Abstract
Compared to other families of materials, metallic biomaterials are employed in medical devices for people more often. The efficacy and durability of an implant's material are influenced by its corrosion resistance, which also plays a major role in determining biocompatibility. The hostile environment inside the body presents several difficulties in preventing corrosion. Thus, a variety of methods have been employed to increase the corrosion resistance of biomaterials. Due to its higher corrosion rates given in this order (316L > CoCrMo > Ti-6Al-4V), 316L SS generally exhibits good corrosion resistance, albeit to a lesser extent than CoCr Mo and titanium alloys. They may, however, corrode in a very hostile environment brought on by the presence of chloride ions. Therefore, 316L SS implants need to have their corrosion resistance in simulated body fluids improved.

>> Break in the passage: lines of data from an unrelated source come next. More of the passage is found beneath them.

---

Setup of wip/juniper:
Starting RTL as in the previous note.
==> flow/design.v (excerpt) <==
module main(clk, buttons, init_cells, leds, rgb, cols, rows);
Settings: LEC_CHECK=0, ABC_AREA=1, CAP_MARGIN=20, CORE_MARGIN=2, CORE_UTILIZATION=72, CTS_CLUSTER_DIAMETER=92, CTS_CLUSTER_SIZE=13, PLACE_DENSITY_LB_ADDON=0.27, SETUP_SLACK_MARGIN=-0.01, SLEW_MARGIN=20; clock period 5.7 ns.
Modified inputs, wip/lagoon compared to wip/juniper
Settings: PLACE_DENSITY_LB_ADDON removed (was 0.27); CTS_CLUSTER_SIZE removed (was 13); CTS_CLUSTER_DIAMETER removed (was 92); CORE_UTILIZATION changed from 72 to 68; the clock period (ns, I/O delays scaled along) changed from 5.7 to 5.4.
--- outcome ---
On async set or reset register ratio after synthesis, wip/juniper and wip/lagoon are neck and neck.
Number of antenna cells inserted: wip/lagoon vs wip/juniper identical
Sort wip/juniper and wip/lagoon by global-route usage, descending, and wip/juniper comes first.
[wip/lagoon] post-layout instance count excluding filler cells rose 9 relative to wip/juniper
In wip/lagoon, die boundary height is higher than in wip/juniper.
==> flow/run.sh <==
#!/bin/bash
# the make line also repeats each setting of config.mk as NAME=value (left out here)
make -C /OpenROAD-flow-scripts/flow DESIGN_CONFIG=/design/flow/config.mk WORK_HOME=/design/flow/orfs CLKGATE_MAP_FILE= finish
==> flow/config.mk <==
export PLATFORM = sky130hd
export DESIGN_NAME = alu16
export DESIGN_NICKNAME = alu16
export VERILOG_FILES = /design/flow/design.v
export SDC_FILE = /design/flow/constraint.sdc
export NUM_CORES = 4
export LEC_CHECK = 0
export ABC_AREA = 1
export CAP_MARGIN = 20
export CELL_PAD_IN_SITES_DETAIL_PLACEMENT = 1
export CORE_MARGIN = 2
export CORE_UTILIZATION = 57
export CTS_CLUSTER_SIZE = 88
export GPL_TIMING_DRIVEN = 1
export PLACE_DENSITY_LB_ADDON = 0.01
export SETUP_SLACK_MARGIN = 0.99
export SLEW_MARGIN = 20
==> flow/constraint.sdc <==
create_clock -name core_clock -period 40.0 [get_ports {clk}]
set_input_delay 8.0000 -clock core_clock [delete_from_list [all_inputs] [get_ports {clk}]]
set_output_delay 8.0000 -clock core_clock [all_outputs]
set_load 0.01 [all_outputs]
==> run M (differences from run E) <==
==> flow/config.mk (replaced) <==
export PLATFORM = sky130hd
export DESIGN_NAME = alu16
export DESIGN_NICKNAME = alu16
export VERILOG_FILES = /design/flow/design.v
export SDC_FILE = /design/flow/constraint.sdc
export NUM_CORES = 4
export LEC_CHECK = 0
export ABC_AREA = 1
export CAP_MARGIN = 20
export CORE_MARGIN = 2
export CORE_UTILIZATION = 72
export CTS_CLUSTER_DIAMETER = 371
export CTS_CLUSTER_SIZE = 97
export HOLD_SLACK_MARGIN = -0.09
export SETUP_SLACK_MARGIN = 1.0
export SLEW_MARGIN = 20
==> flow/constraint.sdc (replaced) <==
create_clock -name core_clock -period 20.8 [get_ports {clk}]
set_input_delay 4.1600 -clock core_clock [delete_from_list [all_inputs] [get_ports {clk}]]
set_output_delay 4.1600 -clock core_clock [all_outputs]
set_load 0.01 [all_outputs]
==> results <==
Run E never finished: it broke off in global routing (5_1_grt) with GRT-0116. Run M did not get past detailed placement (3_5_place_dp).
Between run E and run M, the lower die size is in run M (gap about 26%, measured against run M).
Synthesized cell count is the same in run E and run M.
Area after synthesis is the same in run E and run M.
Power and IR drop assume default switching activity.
==> wip/violet: inputs <==
==> flow/design.v <==
module std_fp_mult_pipe #(
    parameter WIDTH = 32,
    parameter INT_WIDTH = 16,
    parameter FRAC_WIDTH = 16,
    parameter SIGNED = 0
) (
    input  logic [WIDTH-1:0] left,
    input  logic [WIDTH-1:0] right,
    input  logic             go,
    input  logic             clk,
    input  logic             reset,
    output logic [WIDTH-1:0] out,
    output logic             done
);
  logic [WIDTH-1:0]          rtmp;
  logic [WIDTH-1:0]          ltmp;
  logic [(WIDTH << 1) - 1:0] out_tmp;
  logic done_buf[2:0];
  assign done = done_buf[2];
  assign out = out_tmp[(WIDTH << 1) - INT_WIDTH - 1 : WIDTH - INT_WIDTH];
  logic start;
  assign start = go & done_buf[0] == 0 & done_buf[1] == 0;
  always_ff @(posedge clk) begin
    if (start)
      done_buf[0] <= 1;
    else
      done_buf[0] <= 0;
  end
  always_ff @(posedge clk) begin
    if (go) begin
      done_buf[2] <= done_buf[1];
      done_buf[1] <= done_buf[0];
    end else begin
      done_buf[2] <= 0;
      done_buf[1] <= 0;
    end
  end
  always_ff @(posedge clk) begin
    if (reset) begin
      rtmp <= 0;
      ltmp <= 0;
      out_tmp <= 0;
    end else if (go) begin
      if (SIGNED) begin
        rtmp <= $signed(right);
        ltmp <= $signed(left);
        out_tmp <= $signed(
          { {WIDTH{ltmp[WIDTH-1]}}, ltmp} *
          { {WIDTH{rtmp[WIDTH-1]}}, rtmp}
        );
      end else begin
        rtmp <= right;
        ltmp <= left;
        out_tmp <= ltmp * rtmp;
      end
    end else begin
      rtmp <= 0;
      ltmp <= 0;
      out_tmp <= out_tmp;
    end
  end
endmodule
module std_fp_smult_pipe #(
    parameter WIDTH = 32,
    parameter INT_WIDTH = 16,
    parameter FRAC_WIDTH = 16
) (
    input  [WIDTH-1:0]              left,
    input  [WIDTH-1:0]              right,
    input  logic                    reset,
    input  logic                    go,
    input  logic                    clk,
    output logic [WIDTH-1:0]        out,
    output logic                    done
);
  std_fp_mult_pipe #(
    .WIDTH(WIDTH),
    .INT_WIDTH(INT_WIDTH),
    .FRAC_WIDTH(FRAC_WIDTH),
    .SIGNED(1)
  ) comp (
    .clk(clk),
    .done(done),
    .reset(reset),
    .go(go),
    .left(left),
    .right(right),
    .out(out)
  );
endmodule
==> flow/run.sh <==
#!/bin/bash
# the make line also repeats each setting of config.mk as NAME=value (left out here)
make -C /OpenROAD-flow-scripts/flow DESIGN_CONFIG=/design/flow/config.mk WORK_HOME=/design/flow/orfs CLKGATE_MAP_FILE= finish
==> flow/config.mk <==
export PLATFORM = sky130hd
export DESIGN_NAME = std_fp_smult_pipe
export DESIGN_NICKNAME = std_fp_smult_pipe
export VERILOG_FILES = /design/flow/design.v
export SDC_FILE = /design/flow/constraint.sdc
export NUM_CORES = 4
export LEC_CHECK = 0
export CAP_MARGIN = 40
export CELL_PAD_IN_SITES_DETAIL_PLACEMENT = 0
export CORE_MARGIN = 2
export CORE_UTILIZATION = 72
export CTS_CLUSTER_DIAMETER = 100
export CTS_CLUSTER_SIZE = 38
export GPL_ROUTABILITY_DRIVEN = 0
export PLACE_DENSITY = 0.37
export SETUP_SLACK_MARGIN = 1.03
export SLEW_MARGIN = 15
==> flow/constraint.sdc <==
create_clock -name core_clock -period 7.96 [get_ports {clk}]
set_input_delay 1.5920 -clock core_clock [delete_from_list [all_inputs] [get_ports {clk}]]
set_output_delay 1.5920 -clock core_clock [all_outputs]
set_load 0.01 [all_outputs]
==> wip/quartz (differences from wip/violet) <==
CAP_MARGIN = 20   (was 40)
CELL_PAD_IN_SITES_DETAIL_PLACEMENT = default   (was 0)
CTS_CLUSTER_DIAMETER = 175   (was 100)
CTS_CLUSTER_SIZE = 96   (was 38)
GPL_ROUTABILITY_DRIVEN = default   (was 0)
PLACE_DENSITY = default   (was 0.37)
SETUP_SLACK_MARGIN = default   (was 1.03)
SLEW_MARGIN = 20   (was 15)
TNS_END_PERCENT = 5   (was default)
==> flow/constraint.sdc (replaced) <==
create_clock -name core_clock -period 6.75 [get_ports {clk}]
set_input_delay 1.3500 -clock core_clock [delete_from_list [all_inputs] [get_ports {clk}]]
set_output_delay 1.3500 -clock core_clock [all_outputs]
set_load 0.01 [all_outputs]
==> flow_summary.rst <==
Flow metrics
------------

.. list-table::
   :header-rows: 1

   * - Metric
     - Value
   * - Total Negative Setup Slacks
     - 0 ns
   * - Fin worst setup slack
     - 0.699 ns
   * - Reg2reg path depth
     - 24
   * - Multi-input gate share of total cell area
     - 0.741
   * - Result of the run
     - timing/DRC/antenna clean
The numbers above come from wip/violet.

==> flow_summary.rst <==
Flow metrics
------------

.. list-table::
   :header-rows: 1

   * - Metric
     - Value
   * - Result of the run
     - complete, but fails checks
   * - Violated layout checks
     - negative setup slack
   * - Fin worst setup slack
     - -0.532 ns
   * - Endpoints failing setup
     - 24
The numbers above come from wip/quartz.
Design FIFO, start of the top module:
module FIFO(clk, rst, wr_en, rd_en, buf_in, buf_out, buf_empty, buf_full, fifo_counter);
For scale: ~2,100 cells after synthesis, ~540 flip-flops, roughly 29 I/O pins.
clock: 2.06 ns
lec_check: 0
abc_area: 1
cap_margin: 20
core_margin: 2
core_utilization: 72
cts_cluster_diameter: 359
cts_cluster_size: 15
place_density_lb_addon: 0.05
setup_slack_margin: -0.1
slew_margin: 20
run.sh (not shown) runs the stock make flow with config.mk's settings and CLKGATE_MAP_FILE=.
The first run completed, yet does not pass: setup timing.
==> run a <==
// CS
module CS(clk, reset, X, Y);
	input clk, reset; 
	input [7:0] X;
	output [9:0] Y;
	reg [9:0] X1,X2, X3, X4, X5, X6, X7, X8, X9;
	wire[9:0] avg_w;
	reg [9:0] avg;
	reg [9:0] appr;
	wire[9:0] Y_keep_w;
	reg [9:0] Y;
	reg [12:0] avg_dividend;
	reg [12:0] Y_dividend;
	reg [12:0] total_num;
	reg [9:0] least;
	wire [12:0] avg_dis = 13'd9;
	wire [12:0] Y_dis = 13'd8;
	always @(negedge clk) begin
		if(reset) begin
			X1 <= 0; X2 <= 0; X3 <= 0; X4 <= 0; X5 <= 0; X6 <= 0; X7 <= 0; X8 <= 0; X9 <= 0;
			avg_dividend <= 0;
			total_num <= 0;
		end  
		else begin 
			if (total_num < 9)
				total_num <= total_num + 1;
			X1 <= X2;
			X2 <= X3;
			X3 <= X4;
			X4 <= X5;
			X5 <= X6;
			X6 <= X7;
			X7 <= X8;
			X8 <= X9;
			X9 <= X;
			avg_dividend <= X2+X3+X4+X5+X6+X7+X8+X9+X; 	
		end  
	end  
	calc c1(avg_dividend, avg_dis, avg_w);
	always @(*) begin
		avg = avg_w;
		appr = X1;
		least = 1000;
		if( (avg >= X1) && (avg - X1) < least) begin
			appr = X1;
			least = avg - X1;
		end
		if(avg >= X2 && (avg - X2) < least) begin
			appr = X2;
			least = avg - X2;
		end
		if(avg >= X3 && (avg - X3) < least) begin
			appr = X3;
			least = avg - X3;
		end
		if(avg >= X4 && (avg - X4) < least) begin
			appr = X4;
			least = avg - X4;
		end
		if(avg >= X5 && (avg - X5) < least) begin
			appr = X5;
			least = avg - X5;
		end
		if(avg >= X6 && (avg - X6) < least) begin
			appr = X6;
			least = avg - X6;
		end
		if(avg >= X7 && (avg - X7) < least) begin
			appr = X7;
			least = avg - X7;
		end
		if(avg >= X8 && (avg - X8) < least) begin
			appr = X8;
			least = avg - X8;
		end
		if(avg >= X9 && (avg - X9) < least) begin
			appr = X9;
			least = avg - X9;
		end
		Y_dividend = avg_dividend + avg_dis*appr;
	end  
	calc c2(Y_dividend, Y_dis, Y_keep_w);	
	always @(posedge clk) begin
		if (total_num >= 9)
			Y <= Y_keep_w;
	end 
endmodule
clock: 32.7 ns
lec_check: 0
abc_area: 1
cap_margin: 20
cell_pad_in_sites_global_placement: 0
core_margin: 2
core_utilization: 71
cts_cluster_diameter: 190
cts_cluster_size: 66
gpl_routability_driven: 0
max_routing_layer: met4
setup_slack_margin: 5.0
slew_margin: 20
tns_end_percent: 60
run.sh (not shown) runs the stock make flow with config.mk's settings and CLKGATE_MAP_FILE=.
==> run b: changes against run a <==
ABC_AREA = not set   (was 1)
CELL_PAD_IN_SITES_GLOBAL_PLACEMENT = not set   (was 0)
CORE_UTILIZATION = 15   (was 71)
CTS_CLUSTER_DIAMETER = not set   (was 190)
CTS_CLUSTER_SIZE = not set   (was 66)
GPL_ROUTABILITY_DRIVEN = not set   (was 0)
MAX_ROUTING_LAYER = not set   (was met4)
SETUP_SLACK_MARGIN = not set   (was 5.0)
TNS_END_PERCENT = not set   (was 60)
==> flow/constraint.sdc (replaced) <==
create_clock -name core_clock -period 86.2 [get_ports {clk}]
set_input_delay 17.2400 -clock core_clock [delete_from_list [all_inputs] [get_ports {clk}]]
set_output_delay 17.2400 -clock core_clock [all_outputs]
set_load 0.01 [all_outputs]
==> run c: changes against run a <==
ABC_AREA = not set   (was 1)
CORE_UTILIZATION = 72   (was 71)
CTS_CLUSTER_DIAMETER = not set   (was 190)
HOLD_SLACK_MARGIN = -0.09   (was not set)
PLACE_DENSITY_LB_ADDON = 0.04   (was not set)
SETUP_SLACK_MARGIN = 3.6   (was 5.0)
==> flow/constraint.sdc (replaced) <==
create_clock -name core_clock -period 63.8 [get_ports {clk}]
set_input_delay 12.7600 -clock core_clock [delete_from_list [all_inputs] [get_ports {clk}]]
set_output_delay 12.7600 -clock core_clock [all_outputs]
set_load 0.01 [all_outputs]
==> flow_summary.ini <==
; generated from flow reports
[status]
haltStage = clock tree synthesis (4_1_cts)
status = did not finish
error = [ERROR DPL-0038] Utilization greater than 100%, impossible to legalize

[logic_synthesis]
synthAoiAreaFrac_pct = 14.0
synth_cells = 2329
synthMuxAreaShare_pct = 0
ys_types = 64
the above is filed under run a
Design Integration, start of the top module:
module Integration(input clk,
	 input rst,
	 output [31:0]mem_addr,
	 output [31:0]mem_wdata,
	 output mem_we,
	 input [31:0]mem_rdata
 );
Size in the first run: about 2200 cells after synthesis, about 520 flip-flops, roughly 27000 µm² of cells after synthesis.
Settings: LEC_CHECK=0, CAP_MARGIN=20, CELL_PAD_IN_SITES_DETAIL_PLACEMENT=0, CELL_PAD_IN_SITES_GLOBAL_PLACEMENT=3, CORE_ASPECT_RATIO=0.56, CORE_MARGIN=5, CORE_UTILIZATION=29, CTS_CLUSTER_SIZE=87, GPL_TIMING_DRIVEN=1, MIN_ROUTING_LAYER=met1, PLACE_DENSITY_LB_ADDON=0.29, SETUP_SLACK_MARGIN=2.66, SLEW_MARGIN=10, TNS_END_PERCENT=50; clock period 11.0 ns.
run.sh (not shown) runs the stock make flow with config.mk's settings and CLKGATE_MAP_FILE=.
The baseline finished clean.
Edit:
CELL_PAD_IN_SITES_DETAIL_PLACEMENT = unset   (was 0)
CELL_PAD_IN_SITES_GLOBAL_PLACEMENT = unset   (was 3)
CORE_ASPECT_RATIO = unset   (was 0.56)
CORE_MARGIN = 2   (was 5)
CORE_UTILIZATION = 55   (was 29)
CTS_CLUSTER_SIZE = unset   (was 87)
GPL_TIMING_DRIVEN = unset   (was 1)
MIN_ROUTING_LAYER = unset   (was met1)
PLACE_DENSITY_LB_ADDON = unset   (was 0.29)
SETUP_SLACK_MARGIN = unset   (was 2.66)
SLEW_MARGIN = 20   (was 10)
TNS_END_PERCENT = unset   (was 50)
clock period = 4.43 ns   (was 11.0 ns; I/O delays follow)
Effect: The new run produced a layout that fails on setup timing. Synthesized cell count does not change. Final cell count is lower by 6.1%. Non-clock buffer count is higher by 366. Core utilization is higher by 38 points. Die area is lower by 49%. Final area is higher by 11%. Area after synthesis stays the same. Wire length is lower by 12%. Setup slack gets worse by 4.2 ns. Critical path depth is higher by 9.
Edit:
CORE_UTILIZATION = 66   (was 55)
CTS_CLUSTER_SIZE = 38   (was unset)
SETUP_SLACK_MARGIN = 1.35   (was unset)
SLEW_MARGIN = 35   (was 20)
clock period = 5.0 ns   (was 4.43 ns; I/O delays follow)
The new run produced a layout that fails on setup timing.
Wire length grows by about 13%.
Fmax shrinks by 3.1%.
Count of clock-buffer cells in the layout grows by 1.
Synthesized area does not change.
Final cell count shrinks by about 4%.
Worst setup slack improves by 0.39 ns.
Sequential cell count stays the same.
First-iteration DRC count grows by 67%.
Global-route usage grows by 11 points.

========
Integration again, from the RTL that the note above started with.
make LEC_CHECK=0 CAP_MARGIN=20 CORE_MARGIN=2 CORE_UTILIZATION=71 CTS_CLUSTER_SIZE=41 SETUP_SLACK_MARGIN=-0.44 SLEW_MARGIN=20 finish   # period 5.04 ns
The baseline ended with an error in 5_1_grt.
Then changed:
Settings changed: CORE_UTILIZATION 71 to 66, CTS_CLUSTER_SIZE 41 to default, SETUP_SLACK_MARGIN -0.44 to 1.35.
Clock period 5.04 ns to 5.74 ns, I/O delays scaled along.
With this change the flow finished but fails on setup timing; die size grows by 7.4%; synthesized cell count is unchanged; synthesized area stays the same.
Then changed:
Settings changed: CORE_UTILIZATION 66 to 40, SETUP_SLACK_MARGIN 1.35 to default.
Clock period 5.74 ns to 7.6 ns, I/O delays scaled along.
=>
- The changed run ran to the end with no violations
- design area shrinks by about 8%
- global-route usage is lower by 22 points
- core utilization went down by 36 points
- clock-buffer cell count goes up by 8
- setup slack gets better by 690 ps
- first-iteration DRC count is lower by 46%
Then changed:
Settings changed: CELL_PAD_IN_SITES_DETAIL_PLACEMENT from default to 0, CORE_UTILIZATION 40 to 71, CTS_CLUSTER_SIZE from default to 42, SETUP_SLACK_MARGIN from default to -0.41.
Clock period 7.6 ns to 4.85 ns, I/O delays scaled along.
The changed run stopped in 5_1_grt, error GRT-0232; area after synthesis is unchanged; die size went down by 43%; synthesized cell count stays the same.
Then changed:
Settings changed: CELL_PAD_IN_SITES_GLOBAL_PLACEMENT from default to 3, CORE_MARGIN 2 to 5, CORE_UTILIZATION 71 to 29, CTS_CLUSTER_SIZE 42 to 87, GPL_TIMING_DRIVEN from default to 0, MIN_ROUTING_LAYER from default to met2, SETUP_SLACK_MARGIN -0.41 to default, TNS_END_PERCENT from default to 50.
Clock period 4.85 ns to 11.0 ns, I/O delays scaled along.
Result:
- The new run went through all stages and came out clean
- synthesized cell count is unchanged
- die size is higher to 2.5 times its value
- area after synthesis is unchanged
Then changed:
Settings changed: CAP_MARGIN 20 to 5, CELL_PAD_IN_SITES_DETAIL_PLACEMENT 0 to default, CELL_PAD_IN_SITES_GLOBAL_PLACEMENT 3 to default, CORE_MARGIN 5 to 2, CORE_UTILIZATION 29 to 68, CTS_CLUSTER_SIZE 87 to 41, GPL_TIMING_DRIVEN 0 to default, MIN_ROUTING_LAYER met2 to default, SETUP_SLACK_MARGIN from default to -0.44, TNS_END_PERCENT 50 to default.
Clock period 11.0 ns to 5.0 ns, I/O delays scaled along.
With this change the flow reached the layout checks and failed them: setup timing.
Area after synthesis does not change.
Die size came out lower by well over a third.
Setup slack got worse by 2500 ps.
Routed wire length came out higher by a few percent.
Core utilization came out higher by 52 points.

========
Starting RTL as in the previous note.
clock: 2.02 ns
lec_check: 0
cap_margin: 0
core_margin: 2
core_utilization: 72
cts_cluster_diameter: 305
cts_cluster_size: 13
place_density_lb_addon: 0.02
setup_slack_margin: 0.18
slew_margin: 40
The baseline ended with an error in clock tree synthesis on DPL-0033.
Rerun with:
- CAP_MARGIN: 0 -> 20
- CTS_CLUSTER_DIAMETER: 305 -> unset
- CTS_CLUSTER_SIZE: 13 -> 35
- PLACE_DENSITY_LB_ADDON: 0.02 -> unset
- SETUP_SLACK_MARGIN: 0.18 -> unset
- SLEW_MARGIN: 40 -> 20
- clock period: 2.02 -> 5.74 ns (I/O delays scaled with it)
The new run died in global routing, error GRT-0232. Synthesized area is unchanged. Synthesized cell count does not change. Die size does not change.
Rerun with:
- CTS_CLUSTER_SIZE: 35 -> 36
The new run did not get past global routing; area after synthesis is unchanged; die size stays the same; synthesized cell count does not change.
// argmax16
module argmax16 (
  input  logic         clk,
  input  logic         rstn,        
  input  logic         in_valid,
  input  logic [255:0] in_data,     
  output logic         out_valid,
  output logic [3:0]   out_idx
);
  logic [255:0] data_q;
  logic         valid_q;
  logic [3:0]   idx_c;
  always_ff @(posedge clk or negedge rstn) begin
    if (!rstn) begin
      valid_q   <= 1'b0;
      out_valid <= 1'b0;
    end else begin
      valid_q   <= in_valid;
      out_valid <= valid_q;
    end
  end
  always_ff @(posedge clk) begin
    data_q  <= in_data;
    out_idx <= idx_c;
  end
  comparator #(
    .DATA_WIDTH  (16),
    .BINARY_TREE (1),
    .NUM_INPUTS  (16)
  ) u_cmp (
    .cmp_ip (data_q),
    .out    (idx_c)
  );
endmodule
Settings: LEC_CHECK=0, ABC_AREA=1, CAP_MARGIN=15, CELL_PAD_IN_SITES_GLOBAL_PLACEMENT=2, CORE_ASPECT_RATIO=1.11, CORE_MARGIN=3, CORE_UTILIZATION=63, CTS_CLUSTER_SIZE=88, GPL_TIMING_DRIVEN=0, MAX_ROUTING_LAYER=met5, MIN_ROUTING_LAYER=met1, PLACE_DENSITY_LB_ADDON=0.14, SLEW_MARGIN=20, TNS_END_PERCENT=65; clock period 4.86 ns.
run.sh (not shown) runs the stock make flow with config.mk's settings and CLKGATE_MAP_FILE=.
The starting point died in global placement without I/O.
Next try:
==> flow/config.mk (replaced) <==
export PLATFORM = sky130hd
export DESIGN_NAME = argmax16
export DESIGN_NICKNAME = argmax16
export VERILOG_FILES = /design/flow/design.v
export SDC_FILE = /design/flow/constraint.sdc
export NUM_CORES = 4
export LEC_CHECK = 0
export CAP_MARGIN = 20
export CORE_MARGIN = 2
export CORE_UTILIZATION = 50
export SETUP_SLACK_MARGIN = 1.29
export SLEW_MARGIN = 20
==> flow/constraint.sdc (replaced) <==
create_clock -name core_clock -period 4.43 [get_ports {clk}]
set_input_delay 0.8860 -clock core_clock [delete_from_list [all_inputs] [get_ports {clk}]]
set_output_delay 0.8860 -clock core_clock [all_outputs]
set_load 0.01 [all_outputs]
What happened:
- The new run completed and failed the layout checks on setup timing
- area after synthesis decreases by about 8%
- synthesized cell count decreases by about 28%
- die size increases by about 12%


argmax16 again, from the RTL that the note above started with.
Settings: LEC_CHECK=0, ABC_AREA=0, CAP_MARGIN=10, CELL_PAD_IN_SITES_GLOBAL_PLACEMENT=3, CORE_ASPECT_RATIO=0.61, CORE_MARGIN=10, CORE_UTILIZATION=40, CTS_CLUSTER_SIZE=91, GPL_ROUTABILITY_DRIVEN=0, GPL_TIMING_DRIVEN=0, HOLD_SLACK_MARGIN=0.05, MAX_ROUTING_LAYER=met5, MIN_ROUTING_LAYER=met2, SLEW_MARGIN=20, TNS_END_PERCENT=95; clock period 7.15 ns.
The starting point completed, yet does not pass: setup timing.
Edit:
- ABC_AREA: 0 -> default
- CAP_MARGIN: 10 -> 20
- CELL_PAD_IN_SITES_GLOBAL_PLACEMENT: 3 -> default
- CORE_ASPECT_RATIO: 0.61 -> default
- CORE_MARGIN: 10 -> 2
- CORE_UTILIZATION: 40 -> 63
- CTS_CLUSTER_SIZE: 91 -> default
- GPL_ROUTABILITY_DRIVEN: 0 -> default
- GPL_TIMING_DRIVEN: 0 -> default
- HOLD_SLACK_MARGIN: 0.05 -> default
- MAX_ROUTING_LAYER: met5 -> default
- MIN_ROUTING_LAYER: met2 -> default
- PLACE_DENSITY_LB_ADDON: default -> 0.29
- TNS_END_PERCENT: 95 -> default
- clock period: 7.15 -> 8.5 ns (I/O delays scaled with it)
The new run went through all stages and came out clean.
Synthesized cell count stays the same.
Utilization is higher by 22 points.
Routed wire length went down by 18%.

This work approaches the electrochemical behavior of the as received, heat-treated then water and furnace cooled 316L SS specimens immersed in simulated body fluids (0.9% NaCl). The specimen that presented the best corrosion resistance in the latter mentioned solution was eventually evaluated in Hanks Balanced Salt Solution enriched with Mg2+, Ca2+ ions (HBSS+). It was found that the corrosion resistance of heat-treated specimens cooled in the furnace deteriorated compared to the as-received specimen. This corrosion behavior could be explained by phase inhomogeneity mostly characterized by the presence of δ-Ferrite phases on which the cracks initiated. On the other hand, the water-quenched specimens characterized by the retained γ-austenite phase exhibits better corrosion resistance as compared to the as-received sample in 0.9% NaCl solution. However, the corrosion resistance of the specimen heat-treated at 1200 ⁰C, followed by water quenching (water 1200 ⁰C) deteriorated due to the galvanic effect in between the γ-Austenite and δ-Ferrite phases. Moreover, the specimen heat-treated at 1100 ⁰C followed by water quenching (water 1100 ⁰C) showed the best corrosion resistance for all specimens in 0.9% NaCl. This current improvement in corrosion resistance could be attributed to both effects of moderate uniform grain size and the full occurrence of the austenitic phase. On the contrary, the water 1100 ⁰C specimen showed poor corrosion resistance compared to as-received sample due to the aggressiveness of the HBSS+ solution.